> [Task instructions]: Which lines below fall between the one containing "xor gates and" and the one containing "-repair_clock_nets -dont_use_dummy_load -sink_clustering_size"? Repeat them exactly, counting both of those lines, and add nothing else.

(Stored data entries)
»»

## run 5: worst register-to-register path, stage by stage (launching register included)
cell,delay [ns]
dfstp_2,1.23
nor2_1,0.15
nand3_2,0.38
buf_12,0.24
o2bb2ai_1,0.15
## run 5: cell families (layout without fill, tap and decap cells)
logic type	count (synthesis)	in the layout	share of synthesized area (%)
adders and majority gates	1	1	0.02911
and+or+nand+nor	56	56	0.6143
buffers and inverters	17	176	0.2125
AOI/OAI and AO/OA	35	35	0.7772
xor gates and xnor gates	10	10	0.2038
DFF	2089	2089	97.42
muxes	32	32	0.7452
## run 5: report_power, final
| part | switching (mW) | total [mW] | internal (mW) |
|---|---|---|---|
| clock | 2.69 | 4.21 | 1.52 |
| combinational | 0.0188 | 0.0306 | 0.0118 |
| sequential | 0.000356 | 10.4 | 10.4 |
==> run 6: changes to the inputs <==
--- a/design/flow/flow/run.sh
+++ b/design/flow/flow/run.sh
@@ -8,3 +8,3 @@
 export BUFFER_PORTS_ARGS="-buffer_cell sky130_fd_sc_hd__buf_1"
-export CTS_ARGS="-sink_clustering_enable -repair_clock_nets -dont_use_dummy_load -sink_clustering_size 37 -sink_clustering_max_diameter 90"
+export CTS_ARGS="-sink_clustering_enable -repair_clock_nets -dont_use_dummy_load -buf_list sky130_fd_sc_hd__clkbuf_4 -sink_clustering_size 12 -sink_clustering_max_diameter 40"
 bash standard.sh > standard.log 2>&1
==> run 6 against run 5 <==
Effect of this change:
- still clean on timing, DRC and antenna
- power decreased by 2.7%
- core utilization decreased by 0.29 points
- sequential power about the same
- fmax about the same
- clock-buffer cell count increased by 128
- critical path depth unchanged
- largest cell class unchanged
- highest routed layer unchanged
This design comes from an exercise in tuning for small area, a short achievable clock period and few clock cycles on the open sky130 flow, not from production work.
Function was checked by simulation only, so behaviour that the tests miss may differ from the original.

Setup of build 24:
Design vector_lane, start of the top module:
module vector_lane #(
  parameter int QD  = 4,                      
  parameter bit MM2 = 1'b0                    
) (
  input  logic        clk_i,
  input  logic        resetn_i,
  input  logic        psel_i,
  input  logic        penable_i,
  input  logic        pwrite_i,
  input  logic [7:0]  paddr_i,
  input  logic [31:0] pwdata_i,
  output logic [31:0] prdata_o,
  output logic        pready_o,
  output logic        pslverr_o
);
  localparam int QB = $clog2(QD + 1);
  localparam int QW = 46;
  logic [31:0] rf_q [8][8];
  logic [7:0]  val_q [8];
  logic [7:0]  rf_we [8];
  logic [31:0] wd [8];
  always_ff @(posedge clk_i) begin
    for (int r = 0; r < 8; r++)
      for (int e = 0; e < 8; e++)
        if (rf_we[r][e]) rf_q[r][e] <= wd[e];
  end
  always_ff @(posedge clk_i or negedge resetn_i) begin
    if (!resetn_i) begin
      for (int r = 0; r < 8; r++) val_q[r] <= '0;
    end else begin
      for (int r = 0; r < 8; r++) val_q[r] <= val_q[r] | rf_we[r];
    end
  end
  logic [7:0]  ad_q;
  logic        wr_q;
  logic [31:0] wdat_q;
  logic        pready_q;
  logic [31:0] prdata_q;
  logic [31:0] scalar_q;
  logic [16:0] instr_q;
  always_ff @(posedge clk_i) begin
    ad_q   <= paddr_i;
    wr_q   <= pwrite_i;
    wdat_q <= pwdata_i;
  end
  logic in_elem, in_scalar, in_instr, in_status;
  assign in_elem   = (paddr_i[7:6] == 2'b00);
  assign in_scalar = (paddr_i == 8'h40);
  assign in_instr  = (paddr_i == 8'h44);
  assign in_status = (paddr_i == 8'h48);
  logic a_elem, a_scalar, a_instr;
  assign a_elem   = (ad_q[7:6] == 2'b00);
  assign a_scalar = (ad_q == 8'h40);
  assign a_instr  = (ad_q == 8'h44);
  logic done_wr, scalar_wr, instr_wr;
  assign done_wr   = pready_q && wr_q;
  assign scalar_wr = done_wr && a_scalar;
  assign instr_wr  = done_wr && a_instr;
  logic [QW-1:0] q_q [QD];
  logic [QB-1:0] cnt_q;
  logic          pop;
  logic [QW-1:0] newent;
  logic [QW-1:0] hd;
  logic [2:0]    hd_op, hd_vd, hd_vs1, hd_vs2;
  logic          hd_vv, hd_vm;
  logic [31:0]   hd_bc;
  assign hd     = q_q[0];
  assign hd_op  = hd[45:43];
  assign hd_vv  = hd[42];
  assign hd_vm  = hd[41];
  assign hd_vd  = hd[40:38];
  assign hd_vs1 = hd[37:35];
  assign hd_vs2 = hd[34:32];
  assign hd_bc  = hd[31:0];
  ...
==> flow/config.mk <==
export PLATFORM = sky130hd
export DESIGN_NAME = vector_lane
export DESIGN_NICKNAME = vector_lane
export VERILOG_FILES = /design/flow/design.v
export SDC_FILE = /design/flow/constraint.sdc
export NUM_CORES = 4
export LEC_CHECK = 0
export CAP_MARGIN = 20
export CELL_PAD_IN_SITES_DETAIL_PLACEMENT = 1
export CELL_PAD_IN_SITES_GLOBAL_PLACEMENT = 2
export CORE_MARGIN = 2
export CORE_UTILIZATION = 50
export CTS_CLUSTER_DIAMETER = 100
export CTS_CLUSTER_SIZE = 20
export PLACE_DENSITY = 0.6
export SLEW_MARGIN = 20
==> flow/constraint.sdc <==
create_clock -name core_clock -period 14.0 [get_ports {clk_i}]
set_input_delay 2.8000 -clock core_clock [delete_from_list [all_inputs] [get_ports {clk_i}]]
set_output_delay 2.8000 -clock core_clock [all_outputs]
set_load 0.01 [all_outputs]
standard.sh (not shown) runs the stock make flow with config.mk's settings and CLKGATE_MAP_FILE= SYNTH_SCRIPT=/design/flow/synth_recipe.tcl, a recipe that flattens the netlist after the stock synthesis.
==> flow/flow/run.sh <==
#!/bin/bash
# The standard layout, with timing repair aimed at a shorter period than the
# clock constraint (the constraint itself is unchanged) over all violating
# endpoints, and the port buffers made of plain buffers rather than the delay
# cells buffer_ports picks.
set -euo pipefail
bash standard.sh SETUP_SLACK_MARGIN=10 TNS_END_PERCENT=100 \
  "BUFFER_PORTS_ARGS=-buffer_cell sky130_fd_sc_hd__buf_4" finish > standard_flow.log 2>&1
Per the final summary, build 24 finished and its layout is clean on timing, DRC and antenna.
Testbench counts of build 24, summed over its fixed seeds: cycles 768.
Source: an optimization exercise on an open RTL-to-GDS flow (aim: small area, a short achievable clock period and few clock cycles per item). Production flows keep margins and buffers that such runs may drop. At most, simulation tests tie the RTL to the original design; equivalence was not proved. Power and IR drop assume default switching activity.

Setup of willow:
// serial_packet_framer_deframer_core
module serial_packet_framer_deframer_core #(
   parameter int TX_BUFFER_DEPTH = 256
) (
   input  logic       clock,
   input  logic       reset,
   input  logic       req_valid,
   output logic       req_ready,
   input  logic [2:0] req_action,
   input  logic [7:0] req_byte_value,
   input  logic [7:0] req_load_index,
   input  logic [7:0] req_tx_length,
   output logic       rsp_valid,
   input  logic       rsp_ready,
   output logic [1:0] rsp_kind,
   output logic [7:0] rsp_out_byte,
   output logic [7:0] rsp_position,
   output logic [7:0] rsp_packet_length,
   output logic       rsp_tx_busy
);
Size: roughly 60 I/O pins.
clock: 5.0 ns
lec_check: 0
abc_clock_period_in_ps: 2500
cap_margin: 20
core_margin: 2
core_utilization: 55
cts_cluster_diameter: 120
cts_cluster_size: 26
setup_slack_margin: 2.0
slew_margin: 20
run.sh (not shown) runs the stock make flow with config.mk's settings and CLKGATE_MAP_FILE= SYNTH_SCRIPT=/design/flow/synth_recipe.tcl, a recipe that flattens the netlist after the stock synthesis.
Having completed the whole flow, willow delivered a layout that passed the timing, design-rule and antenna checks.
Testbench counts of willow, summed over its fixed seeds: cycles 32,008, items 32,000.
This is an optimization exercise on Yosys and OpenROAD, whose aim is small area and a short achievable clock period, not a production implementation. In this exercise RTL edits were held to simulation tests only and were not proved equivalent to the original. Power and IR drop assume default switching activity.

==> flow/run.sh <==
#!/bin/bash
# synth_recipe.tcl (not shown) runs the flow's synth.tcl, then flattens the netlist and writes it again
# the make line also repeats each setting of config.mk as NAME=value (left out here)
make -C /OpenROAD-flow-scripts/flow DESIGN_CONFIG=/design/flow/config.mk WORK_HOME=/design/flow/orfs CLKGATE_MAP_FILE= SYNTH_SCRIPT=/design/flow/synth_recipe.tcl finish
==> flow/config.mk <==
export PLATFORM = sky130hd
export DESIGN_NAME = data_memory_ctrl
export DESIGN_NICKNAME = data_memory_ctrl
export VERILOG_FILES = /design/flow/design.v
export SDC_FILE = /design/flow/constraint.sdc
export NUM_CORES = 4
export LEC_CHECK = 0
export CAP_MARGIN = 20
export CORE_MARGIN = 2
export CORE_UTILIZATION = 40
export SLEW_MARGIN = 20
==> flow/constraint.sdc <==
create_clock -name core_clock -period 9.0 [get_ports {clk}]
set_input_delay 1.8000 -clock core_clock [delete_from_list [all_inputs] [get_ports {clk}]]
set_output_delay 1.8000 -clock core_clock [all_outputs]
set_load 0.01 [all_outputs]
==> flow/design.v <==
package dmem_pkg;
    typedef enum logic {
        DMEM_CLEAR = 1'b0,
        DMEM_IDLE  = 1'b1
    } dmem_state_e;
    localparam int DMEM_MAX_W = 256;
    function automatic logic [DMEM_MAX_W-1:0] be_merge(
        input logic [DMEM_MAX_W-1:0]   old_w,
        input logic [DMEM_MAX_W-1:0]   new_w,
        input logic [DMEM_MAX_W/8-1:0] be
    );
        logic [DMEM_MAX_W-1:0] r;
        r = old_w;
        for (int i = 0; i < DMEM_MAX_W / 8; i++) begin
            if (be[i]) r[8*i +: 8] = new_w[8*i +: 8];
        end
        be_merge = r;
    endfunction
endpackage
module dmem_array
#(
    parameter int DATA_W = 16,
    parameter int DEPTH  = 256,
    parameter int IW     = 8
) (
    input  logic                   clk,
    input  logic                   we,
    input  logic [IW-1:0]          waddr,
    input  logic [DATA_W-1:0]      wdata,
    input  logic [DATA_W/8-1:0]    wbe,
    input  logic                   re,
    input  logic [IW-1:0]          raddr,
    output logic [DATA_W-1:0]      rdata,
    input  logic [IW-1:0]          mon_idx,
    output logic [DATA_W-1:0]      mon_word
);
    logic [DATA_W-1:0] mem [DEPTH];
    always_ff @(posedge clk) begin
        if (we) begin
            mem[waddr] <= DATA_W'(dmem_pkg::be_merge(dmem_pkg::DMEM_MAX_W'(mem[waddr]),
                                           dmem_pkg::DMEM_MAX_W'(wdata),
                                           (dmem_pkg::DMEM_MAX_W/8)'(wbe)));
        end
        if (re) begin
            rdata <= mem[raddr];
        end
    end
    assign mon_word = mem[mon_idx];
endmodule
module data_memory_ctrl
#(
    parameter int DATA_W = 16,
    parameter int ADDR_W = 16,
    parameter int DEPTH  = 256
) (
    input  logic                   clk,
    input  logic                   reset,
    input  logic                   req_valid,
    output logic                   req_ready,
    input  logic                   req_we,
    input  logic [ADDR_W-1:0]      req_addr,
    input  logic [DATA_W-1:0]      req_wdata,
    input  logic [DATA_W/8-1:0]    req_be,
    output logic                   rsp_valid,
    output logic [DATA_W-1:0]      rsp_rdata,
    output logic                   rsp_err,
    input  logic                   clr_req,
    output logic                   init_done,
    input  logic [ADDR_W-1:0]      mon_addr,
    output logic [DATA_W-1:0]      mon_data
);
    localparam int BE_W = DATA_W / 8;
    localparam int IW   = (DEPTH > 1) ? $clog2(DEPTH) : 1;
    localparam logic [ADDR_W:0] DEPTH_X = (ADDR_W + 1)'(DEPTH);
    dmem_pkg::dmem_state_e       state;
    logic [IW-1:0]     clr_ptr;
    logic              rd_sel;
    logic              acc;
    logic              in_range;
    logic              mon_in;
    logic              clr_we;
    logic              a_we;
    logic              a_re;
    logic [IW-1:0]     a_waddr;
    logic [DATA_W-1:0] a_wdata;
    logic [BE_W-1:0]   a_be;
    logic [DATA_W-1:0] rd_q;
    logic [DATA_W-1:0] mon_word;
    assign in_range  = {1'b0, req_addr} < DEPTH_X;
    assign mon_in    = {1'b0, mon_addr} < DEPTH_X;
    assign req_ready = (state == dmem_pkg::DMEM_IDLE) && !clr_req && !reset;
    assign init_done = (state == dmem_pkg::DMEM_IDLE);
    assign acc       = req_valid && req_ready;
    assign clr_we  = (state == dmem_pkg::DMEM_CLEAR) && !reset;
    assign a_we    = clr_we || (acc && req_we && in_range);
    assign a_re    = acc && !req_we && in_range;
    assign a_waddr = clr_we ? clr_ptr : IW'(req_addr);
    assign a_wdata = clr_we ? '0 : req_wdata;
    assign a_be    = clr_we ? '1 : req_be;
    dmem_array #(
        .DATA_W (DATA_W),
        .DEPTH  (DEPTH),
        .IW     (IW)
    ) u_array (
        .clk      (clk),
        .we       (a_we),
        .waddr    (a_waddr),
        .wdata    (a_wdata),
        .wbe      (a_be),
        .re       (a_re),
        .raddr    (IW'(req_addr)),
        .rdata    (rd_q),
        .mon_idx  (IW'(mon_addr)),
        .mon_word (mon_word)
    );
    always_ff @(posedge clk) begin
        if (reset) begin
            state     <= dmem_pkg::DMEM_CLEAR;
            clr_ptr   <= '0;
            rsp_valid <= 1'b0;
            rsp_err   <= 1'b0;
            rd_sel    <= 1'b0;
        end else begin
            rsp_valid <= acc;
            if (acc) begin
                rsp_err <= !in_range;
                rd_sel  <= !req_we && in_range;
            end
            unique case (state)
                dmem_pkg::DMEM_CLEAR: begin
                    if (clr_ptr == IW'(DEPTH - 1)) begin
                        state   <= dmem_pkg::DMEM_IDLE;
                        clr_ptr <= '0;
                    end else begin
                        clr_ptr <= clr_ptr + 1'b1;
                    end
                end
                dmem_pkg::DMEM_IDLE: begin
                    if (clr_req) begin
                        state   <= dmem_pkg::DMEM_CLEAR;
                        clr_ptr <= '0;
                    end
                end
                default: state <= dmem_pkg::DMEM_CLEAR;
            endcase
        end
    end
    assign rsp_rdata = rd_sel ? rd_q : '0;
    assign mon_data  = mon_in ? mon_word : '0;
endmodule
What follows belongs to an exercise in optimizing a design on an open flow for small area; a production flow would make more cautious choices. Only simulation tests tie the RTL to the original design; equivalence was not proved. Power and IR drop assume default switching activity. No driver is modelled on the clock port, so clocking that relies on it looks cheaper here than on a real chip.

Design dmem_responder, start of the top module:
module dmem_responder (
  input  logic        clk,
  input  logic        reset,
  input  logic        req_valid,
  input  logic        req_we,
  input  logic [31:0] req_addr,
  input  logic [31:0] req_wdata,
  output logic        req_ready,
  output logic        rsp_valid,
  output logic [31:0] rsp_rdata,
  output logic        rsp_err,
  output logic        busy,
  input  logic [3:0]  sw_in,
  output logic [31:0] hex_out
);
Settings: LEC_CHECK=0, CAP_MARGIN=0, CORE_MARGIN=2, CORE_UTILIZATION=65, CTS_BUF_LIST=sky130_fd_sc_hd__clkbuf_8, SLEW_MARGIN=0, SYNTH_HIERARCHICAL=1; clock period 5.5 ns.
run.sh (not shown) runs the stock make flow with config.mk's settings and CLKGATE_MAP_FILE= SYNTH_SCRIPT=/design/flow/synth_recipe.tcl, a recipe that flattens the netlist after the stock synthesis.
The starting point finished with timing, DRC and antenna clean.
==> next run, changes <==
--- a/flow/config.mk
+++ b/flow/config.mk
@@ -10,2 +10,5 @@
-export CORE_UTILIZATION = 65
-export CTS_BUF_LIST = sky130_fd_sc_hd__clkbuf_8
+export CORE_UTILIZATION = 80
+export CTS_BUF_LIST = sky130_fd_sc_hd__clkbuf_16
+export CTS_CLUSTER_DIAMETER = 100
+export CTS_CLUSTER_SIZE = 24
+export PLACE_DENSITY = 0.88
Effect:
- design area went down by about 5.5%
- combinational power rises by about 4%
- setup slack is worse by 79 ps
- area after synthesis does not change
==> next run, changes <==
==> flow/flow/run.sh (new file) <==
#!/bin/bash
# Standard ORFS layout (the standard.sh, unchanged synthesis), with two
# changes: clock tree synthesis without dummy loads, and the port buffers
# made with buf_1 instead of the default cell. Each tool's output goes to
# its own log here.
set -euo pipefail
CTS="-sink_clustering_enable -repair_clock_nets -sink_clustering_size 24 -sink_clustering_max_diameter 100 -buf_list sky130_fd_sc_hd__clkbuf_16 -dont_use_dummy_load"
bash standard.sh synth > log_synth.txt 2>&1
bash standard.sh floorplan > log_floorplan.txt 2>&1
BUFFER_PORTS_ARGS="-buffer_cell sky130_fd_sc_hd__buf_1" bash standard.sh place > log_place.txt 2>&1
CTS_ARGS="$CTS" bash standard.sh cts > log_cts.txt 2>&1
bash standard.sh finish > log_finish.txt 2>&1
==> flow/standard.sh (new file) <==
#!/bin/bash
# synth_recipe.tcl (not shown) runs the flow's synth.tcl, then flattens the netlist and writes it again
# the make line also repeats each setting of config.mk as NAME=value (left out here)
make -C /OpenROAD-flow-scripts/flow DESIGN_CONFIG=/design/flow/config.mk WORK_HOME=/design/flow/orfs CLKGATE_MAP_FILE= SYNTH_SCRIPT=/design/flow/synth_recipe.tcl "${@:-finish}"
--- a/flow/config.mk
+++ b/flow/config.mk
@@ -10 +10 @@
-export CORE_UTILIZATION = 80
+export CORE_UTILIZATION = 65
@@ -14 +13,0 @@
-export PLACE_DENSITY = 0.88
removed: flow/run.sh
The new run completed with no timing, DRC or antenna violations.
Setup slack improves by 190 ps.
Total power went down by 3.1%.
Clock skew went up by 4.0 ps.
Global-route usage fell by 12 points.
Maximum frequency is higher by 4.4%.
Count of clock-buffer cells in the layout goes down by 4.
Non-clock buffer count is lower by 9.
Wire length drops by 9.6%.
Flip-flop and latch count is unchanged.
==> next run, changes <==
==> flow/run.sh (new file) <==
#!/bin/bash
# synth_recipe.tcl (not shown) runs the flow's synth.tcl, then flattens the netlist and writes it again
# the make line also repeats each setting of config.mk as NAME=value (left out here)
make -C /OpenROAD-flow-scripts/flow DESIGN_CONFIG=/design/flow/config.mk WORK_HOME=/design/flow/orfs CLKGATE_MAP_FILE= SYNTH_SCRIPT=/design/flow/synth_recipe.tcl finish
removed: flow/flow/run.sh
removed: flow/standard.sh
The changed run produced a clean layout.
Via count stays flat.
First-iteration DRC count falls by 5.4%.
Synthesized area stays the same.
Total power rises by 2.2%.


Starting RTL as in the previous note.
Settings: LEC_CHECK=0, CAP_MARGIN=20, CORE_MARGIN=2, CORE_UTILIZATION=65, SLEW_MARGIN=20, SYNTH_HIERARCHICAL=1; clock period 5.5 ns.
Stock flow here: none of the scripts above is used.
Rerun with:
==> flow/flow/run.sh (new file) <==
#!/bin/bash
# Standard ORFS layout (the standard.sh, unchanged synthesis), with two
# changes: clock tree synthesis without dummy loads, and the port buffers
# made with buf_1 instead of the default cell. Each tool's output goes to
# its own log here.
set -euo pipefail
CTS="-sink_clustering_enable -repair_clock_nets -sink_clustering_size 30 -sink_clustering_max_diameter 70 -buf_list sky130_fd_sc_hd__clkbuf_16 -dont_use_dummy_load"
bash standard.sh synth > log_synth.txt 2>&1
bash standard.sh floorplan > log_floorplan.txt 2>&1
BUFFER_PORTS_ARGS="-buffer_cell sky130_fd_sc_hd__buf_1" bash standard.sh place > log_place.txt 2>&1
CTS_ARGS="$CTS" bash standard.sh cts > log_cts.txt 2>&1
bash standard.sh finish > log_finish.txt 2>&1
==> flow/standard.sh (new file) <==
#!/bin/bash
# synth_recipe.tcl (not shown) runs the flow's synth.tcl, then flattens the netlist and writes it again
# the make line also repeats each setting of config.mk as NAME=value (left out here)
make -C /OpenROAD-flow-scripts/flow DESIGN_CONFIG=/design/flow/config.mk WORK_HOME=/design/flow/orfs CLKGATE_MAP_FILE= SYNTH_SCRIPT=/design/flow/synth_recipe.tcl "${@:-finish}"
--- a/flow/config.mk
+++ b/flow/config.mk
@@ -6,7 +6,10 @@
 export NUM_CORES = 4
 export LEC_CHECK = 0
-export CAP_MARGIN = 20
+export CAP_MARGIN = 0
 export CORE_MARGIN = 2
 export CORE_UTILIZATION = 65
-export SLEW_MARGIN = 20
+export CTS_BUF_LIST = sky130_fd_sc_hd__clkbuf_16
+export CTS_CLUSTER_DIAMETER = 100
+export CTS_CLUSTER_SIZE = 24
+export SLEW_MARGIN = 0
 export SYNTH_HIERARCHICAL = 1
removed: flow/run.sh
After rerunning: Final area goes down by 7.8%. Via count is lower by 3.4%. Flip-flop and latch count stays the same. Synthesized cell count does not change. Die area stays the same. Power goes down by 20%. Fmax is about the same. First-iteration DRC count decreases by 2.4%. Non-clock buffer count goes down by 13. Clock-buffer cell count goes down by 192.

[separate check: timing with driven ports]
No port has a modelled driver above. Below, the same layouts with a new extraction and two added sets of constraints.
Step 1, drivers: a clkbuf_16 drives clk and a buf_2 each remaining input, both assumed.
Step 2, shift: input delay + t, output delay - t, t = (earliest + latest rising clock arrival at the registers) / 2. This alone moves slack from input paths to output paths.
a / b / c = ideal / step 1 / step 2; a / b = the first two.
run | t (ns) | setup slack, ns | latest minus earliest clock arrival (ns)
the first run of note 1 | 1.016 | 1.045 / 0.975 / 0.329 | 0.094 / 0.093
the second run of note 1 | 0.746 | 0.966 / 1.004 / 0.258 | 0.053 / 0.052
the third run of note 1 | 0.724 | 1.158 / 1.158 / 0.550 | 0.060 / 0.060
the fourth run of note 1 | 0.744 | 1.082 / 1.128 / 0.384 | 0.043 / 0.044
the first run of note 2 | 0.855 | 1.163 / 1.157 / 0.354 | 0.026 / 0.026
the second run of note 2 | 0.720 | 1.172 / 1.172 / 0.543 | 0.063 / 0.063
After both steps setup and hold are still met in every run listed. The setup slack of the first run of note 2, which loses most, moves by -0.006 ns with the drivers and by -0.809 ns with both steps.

««

> [Exercise result]:
xor gates and xnor gates	10	10	0.2038
DFF	2089	2089	97.42
muxes	32	32	0.7452
## run 5: report_power, final
| part | switching (mW) | total [mW] | internal (mW) |
|---|---|---|---|
| clock | 2.69 | 4.21 | 1.52 |
| combinational | 0.0188 | 0.0306 | 0.0118 |
| sequential | 0.000356 | 10.4 | 10.4 |
==> run 6: changes to the inputs <==
--- a/design/flow/flow/run.sh
+++ b/design/flow/flow/run.sh
@@ -8,3 +8,3 @@
 export BUFFER_PORTS_ARGS="-buffer_cell sky130_fd_sc_hd__buf_1"
-export CTS_ARGS="-sink_clustering_enable -repair_clock_nets -dont_use_dummy_load -sink_clustering_size 37 -sink_clustering_max_diameter 90"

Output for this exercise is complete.